You can learn more of the $25k rule here: https://support.robinhood.com/hc/en-us/articles/217072366-Pa...



If I were Robinhoood, I'd try to be the facebook of financial startups- give every high school student a starting portfolio of fake stocks to manage through high school so they learn how to invest and manage money, then have avenues to have different "tabs" in their portfolio for real stocks they have gifted by family, and another for real ones they buy...

They can play with purchase what ifs in the stock sandbox, and plan and grow in the real tabs... among many many other things...


I did that with google finance about a decade ago and the financial crisis wiped me out. I wasn't even good at managing fake money.
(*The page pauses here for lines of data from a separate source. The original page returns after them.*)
Background: an optimization exercise with open tools, aiming at small area. Do not read the settings as production practice. In this exercise RTL edits were held to simulation tests only and were not proved equivalent to the original. No driver is modelled on the clock port, so clocking that relies on it looks cheaper here than on a real chip. Power and IR drop assume default switching activity.

== run 5 ==
## uart_stopwatch
module uart_stopwatch(
    input clk, rst_n,
    input rx,
    output [7:0] seg_out,
    output [7:0] sel_out,
    output tx
);
    wire s_tick, fire, lock, q_empty, q_full, tx_done;
    wire [2:0] rb;
    wire [3:0] code, head;
    wire [3:0] d0, s0, m0, h0;
    wire [2:0] s1, m1;
    wire [1:0] h1;
    wire cmd_c;
    wire up, go;
    wire [4:0] bcnt;
    sw_baud u_baud(.clk(clk), .rst_n(rst_n), .s_tick(s_tick), .bcnt(bcnt));
    sw_rx u_rx(.clk(clk), .rst_n(rst_n), .rx(rx), .s_tick(s_tick), .fire(fire), .rb(rb));
    sw_ctrl u_ctrl(.clk(clk), .rst_n(rst_n), .fire(fire), .rb(rb), .bcnt(bcnt), .cmd_c(cmd_c), .up(up), .go(go),
                   .lock(lock), .d0(d0), .s0(s0), .s1(s1), .m0(m0), .m1(m1), .h0(h0), .h1(h1), .code(code));
    sw_time u_time(.clk(clk), .rst_n(rst_n), .clr(cmd_c), .up(up), .go(go),
                   .d0(d0), .s0(s0), .s1(s1), .m0(m0), .m1(m1), .h0(h0), .h1(h1));
    sw_txq u_txq(.clk(clk), .rst_n(rst_n), .wr(lock), .code(code), .rd(tx_done),
                 .head(head), .empty(q_empty), .full(q_full));
  ...
export LEC_CHECK = 0
export CAP_MARGIN = 20
export CORE_MARGIN = 2
export CORE_UTILIZATION = 40
export PLACE_DENSITY = 0.6
export SLEW_MARGIN = 20
create_clock -name core_clock -period 10.0 [get_ports {clk}]
standard.sh (not shown) runs the stock make flow with config.mk's settings and CLKGATE_MAP_FILE= SYNTH_SCRIPT=/design/flow/synth_recipe.tcl, a recipe that flattens the netlist after the stock synthesis.
==> flow/flow/run.sh <==
#!/bin/bash
# Own layout flow: the standard ORFS flow (standard.sh) with
#  * an area-oriented ABC script (flow/area.abc) for the combinational logic;
#    registers are mapped by the standard synthesis script, unchanged;
#  * a clock tree of clkbuf_8 without dummy loads;
#  * minimum-size port buffers (buf_1) on every input and output.
# Each tool's output goes to a log file in this folder (ORFS also keeps its
# per-step logs under orfs/logs/).
set -euo pipefail
work=$(pwd)

# Synthesis script: synth_recipe.tcl with Yosys's abc call given our script.
{
  head -n 1 synth_recipe.tcl
  cat <<EOT
proc abc {args} {
  set i [lsearch \$args -script]
  lset args [expr {\$i + 1}] $work/flow/area.abc
  yosys abc {*}\$args
}
EOT
  tail -n +2 synth_recipe.tcl
} > own_synth.tcl
sed "s#$work/synth_recipe.tcl#$work/own_synth.tcl#" standard.sh > own_standard.sh
grep -q own_synth.tcl own_standard.sh

bash own_standard.sh \
  "CTS_ARGS=-sink_clustering_enable -repair_clock_nets -dont_use_dummy_load -sink_clustering_size 30 -sink_clustering_max_diameter 100 -buf_list sky130_fd_sc_hd__clkbuf_8" \
  "BUFFER_PORTS_ARGS=-buffer_cell sky130_fd_sc_hd__buf_1" \
  finish > flow_make.log 2>&1
test -s out/final.def
==> flow/flow/area.abc <==
&get -n
&st
&dc2
&dch
&nf -R 1000
&put
Input changes introduced in run 2 (baseline for comparison: run 5):
diff --git a/flow/flow/run.sh b/flow/flow/run.sh
--- a/flow/flow/run.sh
+++ b/flow/flow/run.sh
@@ -4,3 +4,4 @@
 #    registers are mapped by the standard synthesis script, unchanged;
-#  * a clock tree of clkbuf_8 without dummy loads;
+#  * a clock tree of clkbuf_4 without dummy loads, where a buffer whose
+#    loads see too slow a clock edge becomes clkbuf_8 (flow/cts_fix.tcl);
 #  * minimum-size port buffers (buf_1) on every input and output.
@@ -27,3 +28,4 @@
 bash own_standard.sh \
-  "CTS_ARGS=-sink_clustering_enable -repair_clock_nets -dont_use_dummy_load -sink_clustering_size 30 -sink_clustering_max_diameter 100 -buf_list sky130_fd_sc_hd__clkbuf_8" \
+  "CTS_ARGS=-sink_clustering_enable -repair_clock_nets -dont_use_dummy_load -sink_clustering_size 30 -sink_clustering_max_diameter 100 -buf_list sky130_fd_sc_hd__clkbuf_4" \
+  "POST_CTS_TCL=$work/flow/cts_fix.tcl" \
   "BUFFER_PORTS_ARGS=-buffer_cell sky130_fd_sc_hd__buf_1" \
==> flow/flow/cts_fix.tcl (new file) <==
# POST_CTS hook: the clock tree is built from clkbuf_4; a clock buffer whose
# loads see a slew above 110 ps is swapped to clkbuf_8, then the placement is
# legalized again.
proc clk_fix {target bigmaster} {
  set block [ord::get_db_block]
  set big [[ord::get_db] findMaster $bigmaster]
  for {set iter 0} {$iter < 5} {incr iter} {
    set changed 0
    estimate_parasitics -placement
    foreach inst [$block getInsts] {
      set m [[$inst getMaster] getName]
      if {![string match "sky130_fd_sc_hd__clkbuf_*" $m] || $m eq $bigmaster} continue
      set onet [[$inst findITerm X] getNet]
      if {$onet eq "NULL" || [$onet getSigType] ne "CLOCK"} continue
      set worst 0
      foreach it [$onet getITerms] {
        if {[$it isOutputSignal]} continue
        set pin [get_pins -quiet [$it getName /]]
        if {$pin eq ""} continue
        foreach x {slew_max_rise slew_max_fall} {
          set s [get_property $pin $x]
          if {$s > $worst} { set worst $s }
        }
      }
      if {$worst > $target} {
        puts "clk_fix: [$inst getName] $m -> $bigmaster (slew [format %.3f $worst])"
        $inst swapMaster $big
        set changed 1
      }
    }
    if {!$changed} break
  }
}
clk_fix 0.110 sky130_fd_sc_hd__clkbuf_8
detailed_placement
check_placement -verbose
estimate_parasitics -placement
--- outcome ---
In run 2, fraction of area in multi-input gates is higher than in run 5.
[compare] base=run 5 new=run 2: wire length on met1 closely matched the old numbers, wire length of the first global-routing pass closely matched the old numbers.
The standard cells in run 2 occupy less silicon area than those in run 5 do.
There was hardly any difference in worst setup slack for register-to-register paths between run 5 and run 2.
Run 2: portion of the clock cycle consumed by the worst path in the final layout lower than run 5
Net switching power of the design shrinks by a few percent when moving from run 5 to run 2.
From run 5 to run 2 the numbers moved as follows: leakage dissipation now sits lower, first-iteration DRC count has decreased, total power lost 6.2%.

re-timing with driven ports:
In the flow no input, the clock included, has a driving cell. The finished layouts below were timed again as built, in two steps. Step 1, drivers: a clkbuf_16 drives clk and a buf_2 each remaining input, both assumed. Step 2 also shifts input and output timing later by t, the mid clock arrival at the registers, as if the neighbouring blocks saw the same clock. Three values: no drivers, after step 1, after step 2; two values: the first two.
run	shift t [ns]	setup WS [ns]	slew at the worst register clock pin (ns)	pins driven straight from the clock port
run 5	0.479	5.271 / 5.231 / 5.311	0.08 / 0.08	1
run 2	0.449	5.290 / 5.252 / 5.323	0.10 / 0.10	1
After both steps every run listed still meets setup and hold.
Disclosure: I have started putting away some money in a vanguard Roth IRA now. I don't think about it too much because it is the minimum vtsax would let me invest anyways.


We were doing that in a high school course. Then 9/11 happened.

I suggested Delta.

A teammate asked his dad for a stock tip and invested the rest in a company none of us had ever heard of.

Delta popped back +25% or so over the next bit (from memory).

His company made some announcement and the stock doubled in value.

... I learned a lot about how the world works from that class.


In my middle school course when we played "the stock market game", I just picked a spread of reasonable stocks at the start. Every time we could rebalance our portfolio, I just read. I didn't care about the game. Got first or second in the class, and thus free pizza, for it. Kinda continuing that with in my current investment life; invest in index funds, walk away.


But is investing in stocks something you would want high school graduates to pick up?

I always thought of stock-picking as something that the average Joe should be careful with. Trading on less information than insiders and slowly being eaten by fees and taxes. It's an under EV game.

Besides that there's the wisdom of crowds that will eventually follow the trends and invest irrationally (pump and dump). That's how bubbles are created.


When I was in highschool, I was attempting to corner the market on commodities - specifically wheat!

Every day I would log in and manage my account - I was a commodities broker and I managed to build a pretty powerful little empire with my savvy transactions.

While not as powerful when it came to ore... my wheat holdings were no laughing matter... that was until the day I smoked pot, dialed in and accidentally sold all my wheat holdings as opposed to buying up all the other supply - thus eliminating my monopoly on the galactic wheat trade...

Man, Trade Wars was a blast in the early nineties.


That's an interesting story and I'm sure you learned a lot through the experience. I'm also sure there are plenty others like you, to whom trading was educative.

But on the other hand I'm sure there are a whole lot of young people on the other side of things. Those who start learning about stock-trading and soon see it as a way to make money fast by taking huge risks. They get spammed by 500$ signup bonuses to various stock-trading platforms, they're presented with 100x leveraged trading options and such. I don't see much benefit in that.

What I think is young people should be taught how the market works with a huge grain of salt. Definitely not by letting them go wild with play-money since we all know what will follow up.


Agreed, it's a fine line between investing and gambling, and much of it has to do with the length of time involved.